Vibration reduction using biologically inspired topology optimization method optimal stiffeners distribution on an acoustically excited plate
CHALLENGE - This paper presents the development of a biologically inspired method for topology optimization and its application to a vibration suppression problem. The problem at hand is the optimization of the vibrational performance of a panel used to shield a vibroacoustic source. The motor is usually installed in the car door and a panel positioned in front of it shields noise. This panel reduces the direct noise transmission in the car cabin. The structure of this panel has to be optimized to reduce the vibration induced from the motor to the panel.
SOLUTION - The multi-objective topology optimization aims to reduce both the vibration amplitude and mass of the plate. Experimental tests are performed for baseline plate model validation and identification of acoustic excitation distribution.
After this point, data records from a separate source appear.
This is an optimization exercise on Yosys and OpenROAD, whose aim is small area, a short achievable clock period and few clock cycles, not a production implementation.
Only simulation tests tie the RTL to the original design; equivalence was not proved.
Power and IR drop assume default switching activity.

**flow/design.v**
```verilog
module robo_math (
    input  wire        clk,
    input  wire        rst,           
    input  wire        cmd_valid,
    output wire        cmd_ready,
    input  wire [31:0] cmd_header,
    input  wire [31:0] cmd_arg0,
    input  wire [31:0] cmd_arg1,
    output wire        rsp_valid,
    input  wire        rsp_ready,
    output wire [7:0]  rsp_status,
    output wire [31:0] rsp_data0,
    output wire [31:0] rsp_data1
);
    localparam [7:0] OP_DIV_CALC  = 8'h02;
    localparam [7:0] OP_TO_MONO   = 8'h30;
    localparam [7:0] OP_TO_FLOAT  = 8'h31;
    localparam [7:0] OP_GET_PEAK  = 8'h32;
    localparam [2:0] S_IDLE = 3'd0;
    localparam [2:0] S_FLT  = 3'd1;    
    localparam [2:0] S_NRMB = 3'd2;    
    localparam [2:0] S_MUL  = 3'd3;    
    localparam [2:0] S_DIV  = 3'd4;    
    localparam [2:0] S_RND  = 3'd5;    
    reg  [2:0]  state;
    reg         rsp_valid_r;
    reg         err_r;           
    reg         earg_r;          
    reg  [31:0] data0_r;
    reg  [31:0] data1_r;
    reg  [56:0] rem_r;           
    reg  [55:0] den_r;           
    reg  signed [7:0] exp_r;     
    reg         sign_r;
    reg  [1:0]  wsel_r;          
    reg         started_r;       
    wire idle = (state == S_IDLE);
    assign cmd_ready  = idle & (~rsp_valid_r | rsp_ready);
    assign rsp_valid  = rsp_valid_r;
    assign rsp_status = {2'b00, err_r, 3'b000, earg_r, err_r};
    assign rsp_data0  = data0_r;
    assign rsp_data1  = data1_r;
    wire fire = cmd_valid & cmd_ready;
    wire [7:0]  op  = cmd_header[31:24];
    wire [23:0] imm = cmd_header[23:0];
    wire        imm_zero = (imm == 24'd0);
    wire        is_div   = (op == OP_DIV_CALC);
    wire        is_mono  = (op == OP_TO_MONO)  & imm_zero;
    wire        is_peak  = (op == OP_GET_PEAK) & imm_zero;
    wire        is_flt   = (op == OP_TO_FLOAT) & (imm[23:8] == 16'd0);
    wire        w16      = (imm[7:0] == 8'd16);
    wire        w24      = (imm[7:0] == 8'd24);
    wire        w32      = (imm[7:0] == 8'd32);
    wire        w_ok     = w16 | w24 | w32;
    wire        arg0_nz  = (cmd_arg0 != 32'd0);
    wire        div_go   = is_div & ~imm_zero & arg0_nz & (cmd_arg1 != 32'd0);
    wire        flt_go   = is_flt & w_ok & arg0_nz;
    wire        c_err    = ~(is_div | is_mono | is_peak | (is_flt & w_ok));
    wire        c_earg   = is_flt & ~w_ok;
    wire [32:0] lr_sum  = {cmd_arg0[31], cmd_arg0} + {cmd_arg1[31], cmd_arg1};
    wire [32:0] lr_adj  = lr_sum + {32'd0, lr_sum[32] & lr_sum[0]};
    wire [31:0] mono    = lr_adj[32:1];
    wire [31:0] abs0 = cmd_arg0[31] ? (32'd0 - cmd_arg0) : cmd_arg0;
    wire [31:0] abs1 = cmd_arg1[31] ? (32'd0 - cmd_arg1) : cmd_arg1;
    wire [31:0] nrm_in = (state == S_NRMB) ? data1_r : (is_div ? cmd_arg0 : abs0);
    reg  [4:0]  nrm_lz;
    integer i;
    always @(*) begin
        nrm_lz = 5'd0;
        for (i = 0; i < 32; i = i + 1)
            if (nrm_in[i]) nrm_lz = 5'd31 - i[4:0];
    end
    wire [31:0] nrm_out = nrm_in << nrm_lz;
    wire [31:0] fn = rem_r[54:23];
    wire [17:0] f15_s1 = {1'b0, fn[31:15]} + {3'd0, fn[14:0]};
    wire [15:0] f15_s2 = {13'd0, f15_s1[17:15]} + {1'b0, f15_s1[14:0]};
    wire [16:0] f15_t  = {1'b0, f15_s2} + 17'd1;
    wire        f15_ge = f15_t[15];
    wire [14:0] f15_r  = f15_ge ? f15_t[14:0] : f15_s2[14:0];
    wire [17:0] f15_q  = {1'b0, fn[31:15]} + {15'd0, f15_s1[17:15]} + {17'd0, f15_ge};
    wire [32:0] f15_str = {f15_q, f15_r};
    wire [23:0] f23_s1 = {15'd0, fn[31:23]} + {1'b0, fn[22:0]};
    wire [23:0] f23_s2 = {23'd0, f23_s1[23]} + {1'b0, f23_s1[22:0]};
    wire [24:0] f23_t  = {1'b0, f23_s2} + 25'd1;
    wire        f23_ge = f23_t[23];
    wire [22:0] f23_r  = f23_ge ? f23_t[22:0] : f23_s2[22:0];
    wire [9:0]  f23_q  = {1'b0, fn[31:23]} + {9'd0, f23_s1[23]} + {9'd0, f23_ge};
    wire [32:0] f23_str = {f23_q, f23_r};
    wire [31:0] f31_s1 = {1'b0, fn[30:0]} + 32'd1;
    wire [31:0] f31_s2 = {31'd0, f31_s1[31]} + {1'b0, f31_s1[30:0]};
    wire [32:0] f31_t  = {1'b0, f31_s2} + 33'd1;
    wire        f31_ge = f31_t[31];
    wire [30:0] f31_r  = f31_ge ? f31_t[30:0] : f31_s2[30:0];
    wire [1:0]  f31_q  = 2'd1 + {1'b0, f31_s1[31]} + {1'b0, f31_ge};
    wire [32:0] f31_str = {f31_q, f31_r};
    wire [32:0] f_str = (wsel_r == 2'd0) ? f15_str : (wsel_r == 2'd1) ? f23_str : f31_str;
    wire        f_hi  = (wsel_r == 2'd0) ? f15_q[17] : (wsel_r == 2'd1) ? f23_q[9] : f31_q[1];
    wire [24:0] f_m25 = f_hi ? f_str[32:8] : f_str[31:7];
    wire [24:0] f_rnd = {1'b0, f_m25[24:1]} + {24'd0, f_m25[0]};
    wire [7:0]  f_ebase = (wsel_r == 2'd0) ? 8'd142 : (wsel_r == 2'd1) ? 8'd134 : 8'd126;
    wire [7:0]  f_bexp = f_ebase + exp_r + {7'd0, f_hi} + {7'd0, f_rnd[24]};
    wire [31:0] f_result = {sign_r, f_bexp, f_rnd[22:0]};
    wire [32:0] mul_sum  = {1'b0, den_r[55:24]} + {1'b0, data0_r[0] ? data1_r : 32'd0};
    wire        mul_last = (data0_r[23:1] == 23'd0);
    wire [57:0] div_diff = {1'b0, rem_r} - {2'b00, den_r};
    wire        div_bit  = ~div_diff[57];
    wire [56:0] div_rem  = div_bit ? div_diff[56:0] : rem_r;
    wire        div_shift = started_r | div_bit;
    wire        d_sticky = (rem_r != 57'd0);
    wire        d_up     = data0_r[0] & (d_sticky | data0_r[1]);
    wire [24:0] d_rnd    = {1'b0, data0_r[24:1]} + {24'd0, d_up};
    wire [7:0]  d_bexp   = exp_r + 8'd127 + {7'd0, d_rnd[24]};
    wire [31:0] d_result = {1'b0, d_bexp, d_rnd[22:0]};
    always @(posedge clk) begin
        if (rst) begin
            state       <= S_IDLE;
            rsp_valid_r <= 1'b0;
        end else begin
            if (rsp_valid_r & rsp_ready)
                rsp_valid_r <= 1'b0;
            case (state)
                S_IDLE: begin
                    if (fire) begin
                        err_r  <= c_err;
                        earg_r <= c_earg;
                        sign_r <= cmd_arg0[31];
                        wsel_r <= {w32, w24};
                        rem_r  <= {2'b00, nrm_out, 23'd0};
                        exp_r  <= 8'sd1 - $signed({3'd0, nrm_lz});
                        den_r  <= 56'd0;
                        data0_r <= is_mono ? mono : is_div ? {8'd0, imm} : flt_go ? 32'd0 : abs0;
                        data1_r <= is_div ? cmd_arg1 : abs1;
                        if (div_go) begin
                            state       <= S_NRMB;
                            rsp_valid_r <= 1'b0;
                        end else if (flt_go) begin
                            state       <= S_FLT;
                            rsp_valid_r <= 1'b0;
                        end else begin
                            rsp_valid_r <= 1'b1;
                        end
                    end
                end
                S_FLT: begin
                    data0_r     <= f_result;
                    rsp_valid_r <= 1'b1;
                    state       <= S_IDLE;
                end
                S_NRMB: begin
                    data1_r <= nrm_out;
                    exp_r   <= exp_r + $signed({3'd0, nrm_lz});
                    state   <= S_MUL;
                end
                S_MUL: begin
                    den_r   <= {mul_sum, den_r[23:1]};
                    data0_r <= {1'b0, data0_r[31:1]};
                    exp_r   <= exp_r - 8'sd1;
                    if (mul_last) begin
                        data0_r   <= 32'd1;
                        started_r <= 1'b0;
                        state     <= S_DIV;
                    end
                end
                S_DIV: begin
                    rem_r <= {div_rem[55:0], 1'b0};
                    if (div_shift) begin
                        started_r <= 1'b1;
                        data0_r   <= {data0_r[30:0], div_bit};
                        if (data0_r[24])
                            state <= S_RND;
                    end else begin
                        exp_r <= exp_r - 8'sd1;
                    end
                end
                S_RND: begin
                    data0_r     <= d_result;
                    rsp_valid_r <= 1'b1;
                    state       <= S_IDLE;
                end
                default: state <= S_IDLE;
            endcase
        end
    end
endmodule
```
**flow/run.sh**
```bash
#!/bin/bash
# synth_recipe.tcl (not shown) runs the flow's synth.tcl, then flattens the netlist and writes it again
# the make line also repeats each setting of config.mk as NAME=value (left out here)
make -C /OpenROAD-flow-scripts/flow DESIGN_CONFIG=/design/flow/config.mk WORK_HOME=/design/flow/orfs CLKGATE_MAP_FILE= SYNTH_SCRIPT=/design/flow/synth_recipe.tcl finish
```
**flow/config.mk**
```make
export PLATFORM = sky130hd
export DESIGN_NAME = robo_math
export DESIGN_NICKNAME = robo_math
export VERILOG_FILES = /design/flow/design.v
export SDC_FILE = /design/flow/constraint.sdc
export NUM_CORES = 4
export LEC_CHECK = 0
export CAP_MARGIN = 20
export CORE_MARGIN = 2
export CORE_UTILIZATION = 40
export PLACE_DENSITY = 0.6
export SETUP_SLACK_MARGIN = 5
export SLEW_MARGIN = 20
```
**flow/constraint.sdc**
```tcl
create_clock -name core_clock -period 11.0 [get_ports {clk}]
set_input_delay 2.2000 -clock core_clock [delete_from_list [all_inputs] [get_ports {clk}]]
set_output_delay 2.2000 -clock core_clock [all_outputs]
set_load 0.01 [all_outputs]
```
==> key figures, run 1 <==
Logic synthesis
  • Distinct cells, synth: 101
  • Post-synth EDFFs: 190
  • Syn_area_per_cell: 7.60 µm²
  • Most numerous cell in the Yosys netlist: nor2_1
  • Largest family of logic cells by synthesized area: simple AND/OR/NAND/NOR gates
  • Yosys top cell by area: edfxtp_1
  • Share of the synthesized area in the top cell type: 20.4%
  • Mapped Area: 27,900 µm²
  • Synth Area in Compound Gates: 24.6%
  • Simple-Gate Fraction of Synth Area: 25.2%
  • Top cells by area, synth: edfxtp_1 (20%), ha_1 (7.9%), xnor2_1 (6.8%)
  • Post-synthesis mux area share: 4.35%
  • Synth Area in Adders: 8.72%
  • Synth async-reset ratio: 0%
  • Warnings from Yosys: 1
  • Register area share after synthesis: 20.7%
  • Main synth FF type: edfxtp_1
  • Synth Area in XOR/XNOR: 11.5%
  • Synth cell count leaders: nor2_1 (383), nand2_1 (322), o21ai_0 (257)
  • Synth Instances: 3,677
  • Flops & latches, synth: 194

Setup path
  • Nature of the critical path startpoint: flip-flop
  • Reg-to-Reg End: data0_r[29]
  • CP max stage cell: edfxtp_1
  • Critical Path Start: rem_r[29]
  • Worst r2r src: rem_r[29]
  • Crit Path Category: flip-flop to flip-flop
  • Critical Path Max Stage Delay: 0.51 ns
  • Worst setup path endpoint: data0_r[29]
  • FF-to-FF path depth: 47
  • Reg2Reg Setup Slack: 1.62 ns
  • Crit path arrival time: 9.62 ns
  • CP required: 11.24 ns
  • Max FO, Critical Path: 5
  • Crit. End Element: flip-flop

Timing
  • FMAX: 107 MHz
  • Final setup vio count: 0
  • Slew @ Worst Pin: 1.17 ns
  • Unrepaired setup endpoints after global routing: yes
  • PnR worst setup slack: 1.62 ns
  • Min Hold Slack: 0.565 ns
  • Setup TNS: 0 ns
  • Fin. Hold Viols: 0
  • Slew margin rel.: 20.9%
  • Final-report max-slew violation count: 0
  • Clk_skew: 0.0195 ns
  • Crit path time final: 9.38 ns
  • Period utilization: 85.2%

Pwr
  • Leakage: 14.3 nW
  • Cell Pwr Density: 143 nW/µm²
  • Cell-internal power: 2.77 mW
  • VDD IR-drop max: 114 µV
  • Comb power frac: 67.3%
  • Clock power share: 13.0%
  • Sw frac: 48.0%
  • Power consumption: 5.33 mW
  • Sequential share of power: 19.7%
  • Switching pwr: 2.56 mW

Clocking
  • CTS tree: yes
  • TritonCTS buffer count: 17
  • CTS HTree Levels: 4
  • Clock Tree Buf Depth: 2
  • Clock Latency Late Sink: 0.51 ns
  • CTS sink cnt: 194
  • Clock root buffer: clkbuf_16
  • Worst-path clk slew: 0.09 ns

Cells and area
  • Share of cells above drive strength 1: 23.7%
  • Syn-to-layout area delta: 33.1%
  • Multi-input logic area: 23,800 µm²
  • Non-filler instance count after layout: 5,026
  • Layout Nets: 4,368
  • Design Area, Final: 37,200 µm²
  • Layout Utilization: 54.0%
  • Reg area: 5790 µm²
  • Number of filler cells placed in the layout: 6,285

Hold path
  • Worst hold path type: flip-flop to flip-flop

Detailed routing
  • DRT iter0 DRCs: 3,577
  • Detailed-route wire length per cell: 24.8 µm
  • Antenna viol nets, final: 0
  • Total Routed Length: 125,000 µm
  • DRC: 0
  • Vias per std cell: 6.34
  • Routed vias: 31,869
  • 1st-pass router iterations: 6

Run status
  • Status: finished clean

Flow run
  • Max-Cap Viols: 0

Placement
  • Gpl congestion: 1.01
  • IO buf count: 168
  • Dpl ws: 0.707 ns
  • DP Cell Count: 4,648
  • Post-detail-place hpwl: 89,200 µm
  • Placed instance area: 31,200 µm²

Floorplan
  • Initial core utilization: 40.6%
  • Row cnt: 96
  • # IOs: 174
  • Die span in y: 268 µm
  • Core box area: 68,800 µm²
  • Width of the die: 268 µm
  • Die area: 72,000 µm²

GRT
  • Largest net degree at the start of global routing: 78
  • First-pass GRT wire length: 179,000 µm
  • Total grt overflow: 0
  • Vias in the first global route: 29,286
  • GRT Total Usage: 32.7%
  • Initial antenna violation count: 4
[power groups by stage]
| stage | Sequential (mW) | Clock (mW) | Combinational [mW] |
|---|---|---|---|
| 2_1_floorplan | 1.03 | 0 | 1.89 |
| 3_3_place_gp | 1.06 | 0 | 2.69 |
| 3_5_place_dp | 1.06 | 0 | 2.69 |
| 4_1_cts | 1.05 | 0.695 | 3.23 |
| 5_1_grt | 1.06 | 0.717 | 3.78 |
| 6_report | 1.05 | 0.693 | 3.58 |
[worst min path at each step]
| stage | startpoint | endpoint | slack, ns | cells after the start |
|---|---|---|---|---|
| floorplan | den_r[11] | den_r[10] | 0.53 | 2 |
| global placement | den_r[4] | den_r[3] | 0.54 | 2 |
| detailed placement | den_r[5] | den_r[4] | 0.55 | 2 |
| CTS | den_r[5] | den_r[4] | 0.57 | 2 |
| global route | den_r[5] | den_r[4] | 0.59 | 2 |
| finish | den_r[5] | den_r[4] | 0.56 | 2 |
[worst max-delay path, delay by kind of cell (launching register included)]
family	cells	cell delay [ns]
adder cells (fa/ha/maj)	6	1.44
AND/OR/NAND/NOR	19	4.28
buffers and inverters	10	0.91
flip-flops	1	0.51
AO/OA/AOI/OAI	11	1.85
XOR/XNOR	1	0.12
[final cells by class]
cell class	count	share of cell area [%]
flip-flops and latches	194	15.6
inverters	153	1.59
diodes	2	0.0135
multi-input cells	3140	64.1
well taps	931	3.13
clock inverters	15	0.562
clock buffers	17	1.14
repair buffers	574	13.9
[what timing repair did]
item | CTS | global route
endpoints found under the setup margin | 104 | 109
endpoints found under the hold margin | 0 | 0
pin swaps | 166 | 95
hold buffers | 0 | 0
resized for setup | 577 | 186
gates cloned | 9 | 0
buffers inserted | 287 | 48
[kinds of logic (layout without fill, tap and decap cells)]
logic type,Yosys count,in the layout
buffers and inverters,350,759
other,1,7
and+or+nand+nor,1410,1411
muxes,119,119
adders and majority gates,188,188
xor gates and xnor gates,364,364
AOI/OAI and AO/OA,1051,1053
DFF,194,194
[registers in the layout, indices dropped and copies added (netlist names)]
name and cells:
data0_r 32, data1_r 32, den_r 56, earg_r 1, err_r 1, exp_r 8
rem_r 56, rsp_valid_r 1, sign_r 1, started_r 1, state 3, wsel_r 2
[placed cells by master, fill, tap and decap left out, drive strengths merged, types with 14 or more instances in the layout]
cell	instances
clkbuf	20
xnor2	218
o21a	38
o211ai	34
a2111oi	16
ha	177
nand3	98
nor3b	17
o22ai	21
nor2	383
nand4	56
edfxtp	190
nor4b	14
o21bai	21
mux2	20
nand2b	42
nor3	121
or2	25
nor4	76
and3	50
nand2	322
or4	19
nor2b	42
dlygate4sd2	19
buf	421
a221oi	33
a21o	82
o21ai	271
or3	43
a211oi	45
inv	155
xor2	145
mux2i	99
and2	61
a31oi	52
clkdlybuf4s50	120
a21oi	252
o31ai	41
[routing by layer]
metal | part of all wire, % | track usage (%) | vias to the layer above | wire length [µm]
li1 | - | - | 14417 | -
met1 | 41 | 43.5 | 15111 | 50800
met2 | 44 | 50.7 | 1890 | 54900
met3 | 9.4 | 6.11 | 447 | 11700
met4 | 5.9 | 15.8 | 4 | 7300
met5 | 0.018 | 0 | - | 22
Testbench counts, summed over its fixed seeds: cycles 41,313.
==> run 2, diff against run 1 <==
--- a/flow/config.mk
+++ b/flow/config.mk
@@ -9,5 +9,4 @@
 export CORE_MARGIN = 2
 export CORE_UTILIZATION = 40
 export PLACE_DENSITY = 0.6
-export SETUP_SLACK_MARGIN = 5
 export SLEW_MARGIN = 20
==> key figures, run 2 <==
Clocking
  • Clock root buffer: clkbuf_16 (unchanged)
  • Hold Buf Count CTS: 0 (unchanged)
  • Clock Tree Buf Depth: 2 (unchanged)
  • TritonCTS buffer count: 17 (unchanged)
  • Worst-path clk slew: 0.09 ns (about the same)
  • CTS sink cnt: 194 (unchanged)
  • CTS tree: yes (unchanged)
  • Clock Latency Late Sink: 0.51 ns (about the same)
  • CTS HTree Levels: 4 (unchanged)

Logic synthesis
  • Post-synth EDFFs: 190 (unchanged)
  • Main synth FF type: edfxtp_1 (unchanged)
  • Syn_area_per_cell: 7.60 µm² (unchanged)
  • Register area share after synthesis: 20.7% (unchanged)
  • Flops & latches, synth: 194 (unchanged)
  • Mapped Area: 27,900 µm² (unchanged)
  • Top cells by area, synth: edfxtp_1 (20%), ha_1 (7.9%), xnor2_1 (6.8%) (unchanged)
  • Yosys top cell by area: edfxtp_1 (unchanged)
  • Synth cell count leaders: nor2_1 (383), nand2_1 (322), o21ai_0 (257) (unchanged)
  • Synth Instances: 3,677 (unchanged)
  • Most numerous cell in the Yosys netlist: nor2_1 (unchanged)
  • Distinct cells, synth: 101 (unchanged)
  • Synth async-reset ratio: 0% (unchanged)
  • Warnings from Yosys: 1 (unchanged)
  • Share of the synthesized area in the top cell type: 20.4% (unchanged)

Pwr
  • Leakage: 12.0 nW (was 14.3 nW)
  • Comb power frac: 61.0% (was 67.3%)
  • Sw frac: 49.2% (was 48.0%)
  • Cell-internal power: 2.26 mW (was 2.77 mW)
  • Cell Pwr Density: 141 nW/µm² (was 143 nW/µm²)
  • VDD IR-drop max: 110 µV (was 114 µV)
  • Clock power share: 15.7% (was 13.0%)
  • Sequential share of power: 23.3% (was 19.7%)
  • Switching pwr: 2.19 mW (was 2.56 mW)

Floorplan
  • Die span in y: 268 µm (unchanged)
  • Core box area: 68,800 µm² (unchanged)
  • Initial core utilization: 40.6% (unchanged)
  • Row cnt: 96 (unchanged)
  • Die area: 72,000 µm² (unchanged)
  • Width of the die: 268 µm (unchanged)
  • # IOs: 174 (unchanged)

Timing
  • Final setup vio count: 0 (unchanged)
  • FMAX: 96.7 MHz (was 107 MHz)
  • Clk_skew: 0.0221 ns (was 0.0195 ns)
  • Period utilization: 94.0% (was 85.2%)
  • Slew margin rel.: 19.8% (was 20.9%)
  • Slew @ Worst Pin: 1.19 ns (was 1.17 ns)
  • Final-report max-slew violation count: 0 (unchanged)
  • Crit path time final: 10.34 ns (was 9.38 ns)
  • PnR worst setup slack: 0.663 ns (was 1.62 ns)
  • Fin. Hold Viols: 0 (unchanged)

Cells and area
  • Top flop regs: den_r x56, rem_r x56 (unchanged)
  • Commonest non-fill, non-tap cell in the layout: nor2_1 (unchanged)
  • Syn-to-layout area delta: 12.9% (was 33.1%)
  • Antenna Diode Count: 0 (was 2)
  • Layout Utilization: 45.8% (was 54.0%)
  • Most frequent cells in the layout: nor2_1 (381), nand2_1 (321), o21ai_0 (255) (was nor2_1 (352), buf_4 (333), nand2_1 (296))
  • Share of cells above drive strength 1: 6.39% (was 23.7%)
  • Layout Nets: 4,047 (was 4,368)

Setup path
  • CP bufs+invs: 5 (was 10)
  • Max FO, Critical Path: 8 (was 5)
  • Critical Path Max Stage Delay: 0.59 ns (was 0.51 ns)
  • CP max stage cell: or4_4 (was edfxtp_1)
  • Nature of the critical path startpoint: flip-flop (unchanged)
  • Crit Path Category: flip-flop to flip-flop (unchanged)
  • Crit path arrival time: 10.60 ns (was 9.62 ns)
  • CP required: 11.26 ns (was 11.24 ns)
  • Reg2Reg Setup Slack: 0.66 ns (was 1.62 ns)
  • Crit. End Element: flip-flop (unchanged)
  • Crit path max-delay family: simple AND/OR/NAND/NOR gates (unchanged)

Detailed routing
  • 1st-pass router iterations: 6 (unchanged)
  • Vias per std cell: 6.24 (was 6.34)
  • DRT iter0 DRCs: 3,171 (was 3,577)
  • Antenna viol nets, final: 0 (unchanged)
  • Total Routed Length: 111,000 µm (was 125,000 µm)
  • Routed vias: 29,344 (was 31,869)
  • DRC: 0 (unchanged)
  • Detailed-route wire length per cell: 23.7 µm (was 24.8 µm)

Placement
  • Dpl ws: 0.256 ns (was 0.707 ns)
  • Gpl congestion: 1.02 (was 1.01)
  • Post-detail-place hpwl: 88,000 µm (was 89,200 µm)
  • IO buf count: 168 (unchanged)

Flow run
  • Max-Cap Viols: 0 (unchanged)

GRT
  • Total grt overflow: 0 (unchanged)
  • Vias in the first global route: 26,798 (was 29,286)
  • Initial antenna violation count: 3 (was 4)
  • GRT Total Usage: 30.2% (was 32.7%)
  • First-pass GRT wire length: 165,000 µm (was 179,000 µm)
  • Largest net degree at the start of global routing: 78 (unchanged)

Hold path
  • Worst hold path type: flip-flop to flip-flop (unchanged)

Run status
  • Status: finished clean (unchanged)
==> run 2: power groups by stage <==
stage / clock (mW) / sequential, mW / combinational, mW
after CTS: 0.706 / 1.03 / 2.62
after floorplan: 0 / 1.03 / 1.78
after global routing: 0.728 / 1.05 / 2.93
final: 0.698 / 1.04 / 2.72
after global placement: 0 / 1.05 / 2.62
after detailed placement: 0 / 1.05 / 2.61
==> run 2: tightest hold or removal path, stage by stage (launching register included) <==
cell      delay (ns)
edfxtp_1        0.33
inv_1           0.05
nor2_1          0.09
==> run 2: metrics by stage <==
| stage | setup TNS (ns) | hold WS, ns | power [mW] | instance area [µm²] | instances |
|---|---|---|---|---|---|
| global placement | 0 | 0.546 | 3.67 | 30700 | 4663 |
| global route | -0.0497 | 0.600 | 4.70 | 31500 | 4703 |
| detailed placement | 0 | 0.556 | 3.66 | 30700 | 4663 |
| finish | 0 | 0.566 | 4.46 | 31500 | 4703 |
| CTS | 0 | 0.576 | 4.36 | 31300 | 4695 |
| floorplan | 0 | 0.534 | 2.81 | 27900 | 3681 |
==> run 2: final timing paths <==
kind | startpoint | end | cells after the start
hold / removal | den_r[15] | den_r[14] | 2
setup / recovery | rem_r[25] | data0_r[29] | 44
hold reg to reg | den_r[15] | den_r[14] | 2
setup reg to reg | rem_r[25] | data0_r[29] | 44
==> run 2: routing by layer <==
metal,vias to the layer above,wire [µm],GRT usage (%)
met5,-,34,0
met4,6,4400,11.2
met3,236,9260,5.49
met2,1341,48600,46.7
met1,13993,49000,41.8
li1,13768,-,-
A set of solutions are designed by the proposed method and numerically compared with traditional optimization approaches, showing improved performances. Finally, the robustness of the solutions to uncertainty in branch widths is demonstrated. Finite element analysis is employed to assess the performance of different solutions for the reinforcement structures. The model of the steel plate was implemented in COMSOL using shell elements. The optimization algorithm is based on the Sobol design of experiment approach implemented in the software modeFRONTIER. The algorithm chosen is MOGA II. The MatLab environment, used for the implementation of the optimization algorithm, allows the complete control of the input-output variables and is interfaced with COMSOL FE toolbox.
BENEFITS - The proposed method showed improved performance in comparison to traditional optimization methods, with an advantage also in mass savings. Improvements can be in the order of 10–15% (up to over 20%) for both objectives. The results reported in this work demonstrate that, with expected extensions and improvements, this holistic methodology can play a key role in the development of advanced prototyping of dynamic systems.